EXERCISE REQUIREMENTS: Using the records below, repeat exactly the lines from the one holding "600 and 700 ps" through the one holding "compound gates: 658 / 0.05350", both ends included, and no others.

Saved data entries:
════════════════

--- src/rtl/fetch_stage_pkg.sv ---
// Shared fetch-stage types: opcode constants, bubble word, FSM encoding, IF/ID record.
package fetch_stage_pkg;

    typedef logic [15:0] word_t;

    localparam logic [4:0] OP_HALT = 5'b00000;
    localparam logic [4:0] OP_NOP  = 5'b00001;

    localparam word_t NOP_INSTR_DEFAULT = {OP_NOP, 11'd0};

    typedef enum logic [1:0] {
        ST_FETCH  = 2'd0,
        ST_WAIT   = 2'd1,
        ST_HOLD   = 2'd2,
        ST_HALTED = 2'd3
    } fetchState_t;

    typedef struct packed {
        word_t instr;
        word_t nextPc;
        logic  valid;
    } ifId_t;

    function automatic logic isHalt(input logic [4:0] opcode);
        return opcode == OP_HALT;
    endfunction

endpackage

--- src/rtl/fetch_stage_if.sv ---
// Fetch-stage boundary: redirect/stall in, imem request/response, IF/ID outputs.
interface fetch_stage_if;
    import fetch_stage_pkg::*;

    logic  stall;
    logic  doBranch;
    word_t jumpPc;
    word_t imemData;
    logic  imemDone;
    logic  imemRd;
    word_t imemAddr;
    word_t instrOut;
    word_t nextPcOut;
    logic  valid;
    logic  halted;
    logic  err;

    modport master (
        input  stall, doBranch, jumpPc, imemData, imemDone,
        output imemRd, imemAddr, instrOut, nextPcOut, valid, halted, err
    );

    modport slave (
        output stall, doBranch, jumpPc, imemData, imemDone,
        input  imemRd, imemAddr, instrOut, nextPcOut, valid, halted, err
    );
endinterface

--- src/rtl/fetch_stage_cla.sv ---
// 16-bit two-level carry-lookahead adder (4-bit groups), used for the PC increment.
module cla16Bit (
    input  logic [15:0] A,
    input  logic [15:0] B,
    input  logic        Cin,
    output logic [15:0] Sum
);
    logic [15:0] g, p, c;
    logic [2:0]  gg, pp;
    logic [3:0]  gc;

    assign g = A & B;
    assign p = A ^ B;

    genvar k;
    generate
        for (k = 0; k < 4; k++) begin : grp
            if (k < 3) begin : gp
                assign gg[k] = g[4*k+3] | (p[4*k+3] & g[4*k+2])
                             | (p[4*k+3] & p[4*k+2] & g[4*k+1])
                             | (p[4*k+3] & p[4*k+2] & p[4*k+1] & g[4*k]);
                assign pp[k] = &p[4*k +: 4];
            end
            assign c[4*k]   = gc[k];
            assign c[4*k+1] = g[4*k] | (p[4*k] & gc[k]);
            assign c[4*k+2] = g[4*k+1] | (p[4*k+1] & g[4*k]) | (p[4*k+1] & p[4*k] & gc[k]);
            assign c[4*k+3] = g[4*k+2] | (p[4*k+2] & g[4*k+1]) | (p[4*k+2] & p[4*k+1] & g[4*k])
                            | (p[4*k+2] & p[4*k+1] & p[4*k] & gc[k]);
        end
    endgenerate

    // Group carries resolved in parallel from group generate/propagate.
    assign gc[0] = Cin;
    assign gc[1] = gg[0] | (pp[0] & Cin);
    assign gc[2] = gg[1] | (pp[1] & gg[0]) | (pp[1] & pp[0] & Cin);
    assign gc[3] = gg[2] | (pp[2] & gg[1]) | (pp[2] & pp[1] & gg[0]) | (pp[2] & pp[1] & pp[0] & Cin);

    assign Sum = p ^ c;
endmodule
[src/rtl/seg_dynamic_scan_if.sv]
// seg_dynamic_scan_if: display value inputs and multiplexed digit-select/segment outputs.
interface seg_dynamic_scan_if;
  logic [19:0] data;
  logic [5:0]  point;
  logic        sign;
  logic        seg_en;
  logic [5:0]  sel;
  logic [7:0]  seg;
  modport master (output data, point, sign, seg_en, input sel, seg);
  modport slave  (input data, point, sign, seg_en, output sel, seg);
endinterface

[src/rtl/seg_dynamic_scan.sv]
// seg_dynamic_scan: double-dabble binary-to-BCD converter feeding a 6-digit multiplexed 7-segment scanner.
// Define LEADING_ZERO_BLANK_EN to blank leading zeros and float the minus sign next to the MSD.
module seg_dynamic_scan #(
  parameter int CNT_MAX = 49999
) (
  input logic sys_clk,
  input logic sys_rst_n,
  seg_dynamic_scan_if.slave bus
);
  localparam int DW = $clog2(CNT_MAX + 1);
  localparam logic [DW-1:0] DWELL_MAX = DW'(CNT_MAX);
  typedef enum logic [1:0] {IDLE, SHIFT, DONE} state_t;
  state_t r_state, w_next;
  logic [19:0] w_clamp;
  logic [43:0] r_dd;
  logic [23:0] w_adj, r_buf;
  logic r_sign, r_buf_sign;
  logic [4:0] r_shift_cnt;
  logic [DW-1:0] r_dwell;
  logic w_flag;
  logic [2:0] r_idx;
  logic [3:0] w_nib;
  logic [6:0] w_num, w_pat;
  logic [5:0] r_sel;
  logic [7:0] r_seg;
  assign w_clamp = bus.sign ? (bus.data > 20'd99999 ? 20'd99999 : bus.data)
                            : (bus.data > 20'd999999 ? 20'd999999 : bus.data);
  for (genvar i = 0; i < 6; i++) begin : g_adj
    assign w_adj[4*i +: 4] = r_dd[20+4*i +: 4] >= 4'd5 ? r_dd[20+4*i +: 4] + 4'd3 : r_dd[20+4*i +: 4];
  end
  always_ff @(posedge sys_clk or negedge sys_rst_n)
    if (!sys_rst_n) r_state <= IDLE;
    else r_state <= w_next;
  always_comb begin
    w_next = r_state;
    w_next = r_state == IDLE  ? SHIFT :
             r_state == SHIFT ? (r_shift_cnt == 5'd19 ? DONE : SHIFT) : IDLE;
  end
  // {bcd, bin} shift as one register so the carry-out of the binary half feeds the BCD half
  always_ff @(posedge sys_clk or negedge sys_rst_n)
    if (!sys_rst_n) begin
      r_dd        <= '0;
      r_sign      <= 1'b0;
      r_shift_cnt <= '0;
      r_buf       <= '0;
      r_buf_sign  <= 1'b0;
    end else begin
      case (r_state)
        IDLE: begin
          r_dd        <= {24'd0, w_clamp};
          r_sign      <= bus.sign;
          r_shift_cnt <= '0;
        end
        SHIFT: begin
          r_dd        <= {w_adj, r_dd[19:0]} << 1;
          r_shift_cnt <= r_shift_cnt + 5'd1;
        end
        DONE: begin
          r_buf      <= r_dd[43:20];
          r_buf_sign <= r_sign;
        end
        default: ;
      endcase
    end
  assign w_flag = r_dwell == DWELL_MAX;
  always_ff @(posedge sys_clk or negedge sys_rst_n)
    if (!sys_rst_n) begin
      r_dwell <= '0;
      r_idx   <= '0;
    end else begin
      r_dwell <= w_flag ? '0 : r_dwell + 1'b1;
      if (w_flag) r_idx <= r_idx == 3'd5 ? 3'd0 : r_idx + 3'd1;
    end
  assign w_nib = r_buf[{r_idx, 2'b00} +: 4];
  always_comb begin
    w_num = 7'h7F;
    case (w_nib)
      4'd0: w_num = 7'h40;
      4'd1: w_num = 7'h79;
      4'd2: w_num = 7'h24;
      4'd3: w_num = 7'h30;
      4'd4: w_num = 7'h19;
      4'd5: w_num = 7'h12;
      4'd6: w_num = 7'h02;
      4'd7: w_num = 7'h78;
      4'd8: w_num = 7'h00;
      4'd9: w_num = 7'h10;
      default: w_num = 7'h7F;
    endcase
  end
`ifdef LEADING_ZERO_BLANK_EN
  logic [2:0] w_msd;
  always_comb begin
    w_msd = 3'd0;
    for (int d = 1; d < 6; d++)
      if (r_buf[4*d +: 4] != 4'd0) w_msd = 3'(d);
  end
  // digit 0 is never above the MSD, so a zero value still shows "0"
  assign w_pat = r_idx > w_msd ? ((r_buf_sign && r_idx == w_msd + 3'd1) ? 7'h3F : 7'h7F) : w_num;
`else
  assign w_pat = (r_buf_sign && r_idx == 3'd5) ? 7'h3F : w_num;
`endif
  always_ff @(posedge sys_clk or negedge sys_rst_n)
    if (!sys_rst_n) begin
      r_sel <= '0;
      r_seg <= 8'hFF;
    end else begin
      r_sel <= bus.seg_en ? 6'b1 << r_idx : 6'd0;
      r_seg <= bus.seg_en ? {~bus.point[r_idx], w_pat} : 8'hFF;
    end
  assign bus.sel = r_sel;
  assign bus.seg = r_seg;
endmodule
==> config.mk <==
export PLATFORM = sky130hd
export DESIGN_NAME = reg_scoreboard
export DESIGN_NICKNAME = d
export VERILOG_FILES = /design/src/rtl/reg_scoreboard.sv
export SDC_FILE = /design/constraint.sdc
export NUM_CORES = 1
export LEC_CHECK = 0
export CAP_MARGIN = 20
export CORE_MARGIN = 3
export CORE_UTILIZATION = 54
export DETAILED_ROUTE_END_ITERATION = 6
export GPL_TIMING_DRIVEN = 0
export PLACE_DENSITY = 0.77
export RECOVER_POWER = 25
export SLEW_MARGIN = 20
export SYNTH_ARGS = -nofsm -noshare
export SYNTH_HDL_FRONTEND = slang
export SYNTH_SLANG_ARGS = --single-unit
==> constraint.sdc <==
create_clock -name clock -period 7.6 [get_ports clock]
set_input_delay 1.52 -clock clock [delete_from_list [all_inputs] [get_ports clock]]
set_output_delay 1.52 -clock clock [all_outputs]
set_load 0.01 [all_outputs]
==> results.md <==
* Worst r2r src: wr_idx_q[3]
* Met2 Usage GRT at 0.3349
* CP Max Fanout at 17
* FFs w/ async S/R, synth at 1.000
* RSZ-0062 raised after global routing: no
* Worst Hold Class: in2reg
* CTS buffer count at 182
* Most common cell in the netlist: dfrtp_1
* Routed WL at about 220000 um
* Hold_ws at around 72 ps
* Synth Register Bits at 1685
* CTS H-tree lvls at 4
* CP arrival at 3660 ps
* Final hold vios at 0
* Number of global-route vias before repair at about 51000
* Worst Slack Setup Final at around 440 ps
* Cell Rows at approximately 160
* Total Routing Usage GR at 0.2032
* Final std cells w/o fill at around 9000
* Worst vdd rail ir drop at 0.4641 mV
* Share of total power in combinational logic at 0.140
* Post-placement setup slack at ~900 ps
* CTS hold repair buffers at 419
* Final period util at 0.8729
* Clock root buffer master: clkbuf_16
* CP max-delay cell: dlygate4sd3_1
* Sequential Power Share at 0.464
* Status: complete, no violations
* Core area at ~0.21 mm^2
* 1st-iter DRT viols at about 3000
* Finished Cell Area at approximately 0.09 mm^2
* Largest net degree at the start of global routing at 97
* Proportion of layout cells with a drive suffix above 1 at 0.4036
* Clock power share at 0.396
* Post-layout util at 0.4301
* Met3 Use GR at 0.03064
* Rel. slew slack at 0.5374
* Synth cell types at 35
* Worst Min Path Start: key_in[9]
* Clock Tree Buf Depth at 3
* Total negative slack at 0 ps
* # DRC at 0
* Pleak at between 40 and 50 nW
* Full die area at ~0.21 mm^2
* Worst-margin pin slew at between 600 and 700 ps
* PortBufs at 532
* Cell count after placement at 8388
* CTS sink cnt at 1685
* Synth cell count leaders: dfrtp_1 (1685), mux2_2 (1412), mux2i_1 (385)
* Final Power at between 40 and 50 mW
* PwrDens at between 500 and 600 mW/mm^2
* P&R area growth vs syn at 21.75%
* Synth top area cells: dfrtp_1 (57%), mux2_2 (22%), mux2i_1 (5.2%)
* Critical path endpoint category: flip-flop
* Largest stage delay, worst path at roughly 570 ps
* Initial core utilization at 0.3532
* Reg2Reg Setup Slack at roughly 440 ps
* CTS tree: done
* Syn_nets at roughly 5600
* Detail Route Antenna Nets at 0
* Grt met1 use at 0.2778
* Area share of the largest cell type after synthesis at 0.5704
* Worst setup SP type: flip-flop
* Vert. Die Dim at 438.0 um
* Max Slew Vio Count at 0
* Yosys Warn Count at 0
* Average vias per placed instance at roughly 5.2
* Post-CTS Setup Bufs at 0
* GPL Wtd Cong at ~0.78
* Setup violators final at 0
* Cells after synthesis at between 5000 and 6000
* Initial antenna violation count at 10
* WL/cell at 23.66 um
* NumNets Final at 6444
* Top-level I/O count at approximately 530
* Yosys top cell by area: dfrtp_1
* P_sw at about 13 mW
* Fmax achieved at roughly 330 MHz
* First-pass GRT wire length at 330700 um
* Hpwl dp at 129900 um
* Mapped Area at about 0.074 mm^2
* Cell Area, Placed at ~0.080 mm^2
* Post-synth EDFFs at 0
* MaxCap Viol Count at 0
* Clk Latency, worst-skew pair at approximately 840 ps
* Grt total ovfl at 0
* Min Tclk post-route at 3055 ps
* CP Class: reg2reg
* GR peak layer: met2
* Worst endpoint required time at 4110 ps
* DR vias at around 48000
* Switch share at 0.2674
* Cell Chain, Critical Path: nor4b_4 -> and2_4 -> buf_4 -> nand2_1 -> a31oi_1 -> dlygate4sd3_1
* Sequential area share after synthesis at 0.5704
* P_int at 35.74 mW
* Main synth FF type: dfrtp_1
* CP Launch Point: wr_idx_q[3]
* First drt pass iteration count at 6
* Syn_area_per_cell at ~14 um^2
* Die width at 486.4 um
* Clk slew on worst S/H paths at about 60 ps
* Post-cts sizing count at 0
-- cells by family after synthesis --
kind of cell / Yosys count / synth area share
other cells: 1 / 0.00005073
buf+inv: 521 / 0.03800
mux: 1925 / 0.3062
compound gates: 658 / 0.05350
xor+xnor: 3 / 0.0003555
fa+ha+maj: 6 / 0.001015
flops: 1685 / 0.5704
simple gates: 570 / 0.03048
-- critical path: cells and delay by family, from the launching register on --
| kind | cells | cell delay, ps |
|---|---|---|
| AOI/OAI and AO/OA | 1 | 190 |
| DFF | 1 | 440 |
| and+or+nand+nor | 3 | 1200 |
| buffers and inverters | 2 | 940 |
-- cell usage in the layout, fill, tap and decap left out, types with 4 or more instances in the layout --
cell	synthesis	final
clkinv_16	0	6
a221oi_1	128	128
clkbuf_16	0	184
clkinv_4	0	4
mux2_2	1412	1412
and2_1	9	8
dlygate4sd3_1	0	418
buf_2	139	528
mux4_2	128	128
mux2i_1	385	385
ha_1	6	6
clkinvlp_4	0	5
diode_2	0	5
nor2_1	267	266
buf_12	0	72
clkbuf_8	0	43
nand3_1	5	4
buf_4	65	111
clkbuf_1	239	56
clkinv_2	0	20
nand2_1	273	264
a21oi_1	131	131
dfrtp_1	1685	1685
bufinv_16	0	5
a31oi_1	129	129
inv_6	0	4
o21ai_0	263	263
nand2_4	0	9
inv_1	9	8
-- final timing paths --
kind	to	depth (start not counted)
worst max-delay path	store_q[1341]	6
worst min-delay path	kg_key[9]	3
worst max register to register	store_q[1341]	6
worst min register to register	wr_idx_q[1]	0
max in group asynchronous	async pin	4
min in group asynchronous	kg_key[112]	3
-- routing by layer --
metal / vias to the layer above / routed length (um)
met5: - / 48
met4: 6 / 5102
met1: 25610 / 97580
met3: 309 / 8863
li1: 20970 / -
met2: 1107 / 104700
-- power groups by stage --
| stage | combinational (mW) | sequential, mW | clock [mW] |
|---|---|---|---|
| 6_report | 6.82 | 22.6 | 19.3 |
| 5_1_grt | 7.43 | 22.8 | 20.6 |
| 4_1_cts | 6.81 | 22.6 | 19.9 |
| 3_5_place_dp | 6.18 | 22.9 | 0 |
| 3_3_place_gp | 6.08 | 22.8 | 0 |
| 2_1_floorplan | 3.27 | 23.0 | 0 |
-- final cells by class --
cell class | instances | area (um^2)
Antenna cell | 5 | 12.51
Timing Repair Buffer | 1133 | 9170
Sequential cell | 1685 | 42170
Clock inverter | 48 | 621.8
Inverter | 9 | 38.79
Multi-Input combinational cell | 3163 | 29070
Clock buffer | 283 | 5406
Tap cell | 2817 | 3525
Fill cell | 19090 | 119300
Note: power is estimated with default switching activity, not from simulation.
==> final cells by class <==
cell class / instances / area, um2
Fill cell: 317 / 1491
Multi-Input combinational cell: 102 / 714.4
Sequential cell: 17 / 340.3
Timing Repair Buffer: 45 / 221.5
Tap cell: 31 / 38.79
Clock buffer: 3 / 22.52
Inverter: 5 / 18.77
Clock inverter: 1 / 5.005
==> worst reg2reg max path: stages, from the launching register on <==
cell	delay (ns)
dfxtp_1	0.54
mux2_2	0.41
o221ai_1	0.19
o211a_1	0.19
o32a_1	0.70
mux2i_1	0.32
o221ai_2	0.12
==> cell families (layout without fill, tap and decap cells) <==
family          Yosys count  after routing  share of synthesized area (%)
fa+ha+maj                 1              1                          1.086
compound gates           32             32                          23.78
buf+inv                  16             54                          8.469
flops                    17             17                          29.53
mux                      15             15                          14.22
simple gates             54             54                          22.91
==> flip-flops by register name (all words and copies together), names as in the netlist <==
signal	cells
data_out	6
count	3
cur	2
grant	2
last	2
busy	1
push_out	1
$ cat src/rtl/seg_scan_ctrl.sv
// seg_scan_ctrl: four-digit seven-segment scan controller with frame-synchronous display updates (option SEG_LZB_EN)
module seg_scan_ctrl #(
  parameter int DIV   = 50000,
  parameter int GUARD = 16
) (
  input  logic       clk,
  input  logic       rst_n,
  input  logic       upd_valid,
  output logic       upd_ready,
  input  logic [7:0] data_hi,
  input  logic [7:0] data_lo,
  output logic [3:0] nib,
  input  logic [6:0] seg_in,
  output logic [6:0] seg_n,
  output logic [3:0] an_n,
  output logic       frame_done
);
  localparam int MX = DIV > GUARD ? DIV : GUARD;
  localparam int CW = $clog2(MX + 1);
  localparam logic [1:0] BLANK = 2'd0;
  localparam logic [1:0] LATCH = 2'd1;
  localparam logic [1:0] DRIVE = 2'd2;
  logic [1:0]    state;
  logic [CW-1:0] cnt;
  logic [1:0]    d;
  logic [15:0]   pend_word;
  logic [15:0]   disp_word;
  logic          pend;
  logic          take;
  logic          last;
  logic          fd_nx;
  logic          lzb;
  logic [1:0]    d_nx;
  logic [15:0]   disp_nx;
  assign upd_ready = !pend;
  assign take      = upd_valid && !pend;
  assign last      = state == DRIVE && cnt == CW'(DIV - 1);
  assign d_nx      = last ? d + 2'd1 : d;
  assign disp_nx   = (frame_done && pend) ? pend_word : disp_word;
  assign fd_nx     = d == 2'd3 && ((state == LATCH && DIV == 1) || (state == DRIVE && int'(cnt) + 2 == DIV));
`ifdef SEG_LZB_EN
  assign lzb = d == 2'd3 ? disp_word[15:12] == 4'd0 :
               d == 2'd2 ? disp_word[15:8] == 8'd0 :
               d == 2'd1 ? disp_word[15:4] == 12'd0 : 1'b0;
`else
  assign lzb = 1'b0;
`endif
  // Handshake capture, frame-boundary word swap and nibble presentation for the upcoming cycle
  always_ff @(posedge clk or negedge rst_n) begin
    if (!rst_n) begin
      pend       <= 1'b0;
      pend_word  <= '0;
      disp_word  <= '0;
      d          <= '0;
      nib        <= '0;
      frame_done <= 1'b0;
    end else begin
      if (take) begin
        pend_word <= {data_hi, data_lo};
        pend      <= 1'b1;
      end else if (frame_done) begin
        pend      <= 1'b0;
      end
      disp_word  <= disp_nx;
      d          <= d_nx;
      nib        <= disp_nx[{d_nx, 2'b00} +: 4];
      frame_done <= fd_nx;
    end
  end
  // Slot sequencer: guard blanking, segment latch, then anode drive
  always_ff @(posedge clk or negedge rst_n) begin
    if (!rst_n) begin
      state <= BLANK;
      cnt   <= '0;
      seg_n <= 7'h7F;
      an_n  <= 4'hF;
    end else if (state == BLANK) begin
      state <= cnt == CW'(GUARD - 1) ? LATCH : BLANK;
      cnt   <= cnt == CW'(GUARD - 1) ? '0 : cnt + CW'(1);
    end else if (state == LATCH) begin
      seg_n <= seg_in;
      an_n  <= lzb ? 4'hF : ~(4'b0001 << d);
      state <= DRIVE;
      cnt   <= '0;
    end else if (state == DRIVE) begin
      state <= last ? BLANK : DRIVE;
      cnt   <= last ? '0 : cnt + CW'(1);
      an_n  <= last ? 4'hF : an_n;
    end else begin
      state <= BLANK;
      cnt   <= '0;
    end
  end
endmodule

════════════════

ANSWER FOR THE TASK:
* Worst-margin pin slew at between 600 and 700 ps
* PortBufs at 532
* Cell count after placement at 8388
* CTS sink cnt at 1685
* Synth cell count leaders: dfrtp_1 (1685), mux2_2 (1412), mux2i_1 (385)
* Final Power at between 40 and 50 mW
* PwrDens at between 500 and 600 mW/mm^2
* P&R area growth vs syn at 21.75%
* Synth top area cells: dfrtp_1 (57%), mux2_2 (22%), mux2i_1 (5.2%)
* Critical path endpoint category: flip-flop
* Largest stage delay, worst path at roughly 570 ps
* Initial core utilization at 0.3532
* Reg2Reg Setup Slack at roughly 440 ps
* CTS tree: done
* Syn_nets at roughly 5600
* Detail Route Antenna Nets at 0
* Grt met1 use at 0.2778
* Area share of the largest cell type after synthesis at 0.5704
* Worst setup SP type: flip-flop
* Vert. Die Dim at 438.0 um
* Max Slew Vio Count at 0
* Yosys Warn Count at 0
* Average vias per placed instance at roughly 5.2
* Post-CTS Setup Bufs at 0
* GPL Wtd Cong at ~0.78
* Setup violators final at 0
* Cells after synthesis at between 5000 and 6000
* Initial antenna violation count at 10
* WL/cell at 23.66 um
* NumNets Final at 6444
* Top-level I/O count at approximately 530
* Yosys top cell by area: dfrtp_1
* P_sw at about 13 mW
* Fmax achieved at roughly 330 MHz
* First-pass GRT wire length at 330700 um
* Hpwl dp at 129900 um
* Mapped Area at about 0.074 mm^2
* Cell Area, Placed at ~0.080 mm^2
* Post-synth EDFFs at 0
* MaxCap Viol Count at 0
* Clk Latency, worst-skew pair at approximately 840 ps
* Grt total ovfl at 0
* Min Tclk post-route at 3055 ps
* CP Class: reg2reg
* GR peak layer: met2
* Worst endpoint required time at 4110 ps
* DR vias at around 48000
* Switch share at 0.2674
* Cell Chain, Critical Path: nor4b_4 -> and2_4 -> buf_4 -> nand2_1 -> a31oi_1 -> dlygate4sd3_1
* Sequential area share after synthesis at 0.5704
* P_int at 35.74 mW
* Main synth FF type: dfrtp_1
* CP Launch Point: wr_idx_q[3]
* First drt pass iteration count at 6
* Syn_area_per_cell at ~14 um^2
* Die width at 486.4 um
* Clk slew on worst S/H paths at about 60 ps
* Post-cts sizing count at 0
-- cells by family after synthesis --
kind of cell / Yosys count / synth area share
other cells: 1 / 0.00005073
buf+inv: 521 / 0.03800
mux: 1925 / 0.3062
compound gates: 658 / 0.05350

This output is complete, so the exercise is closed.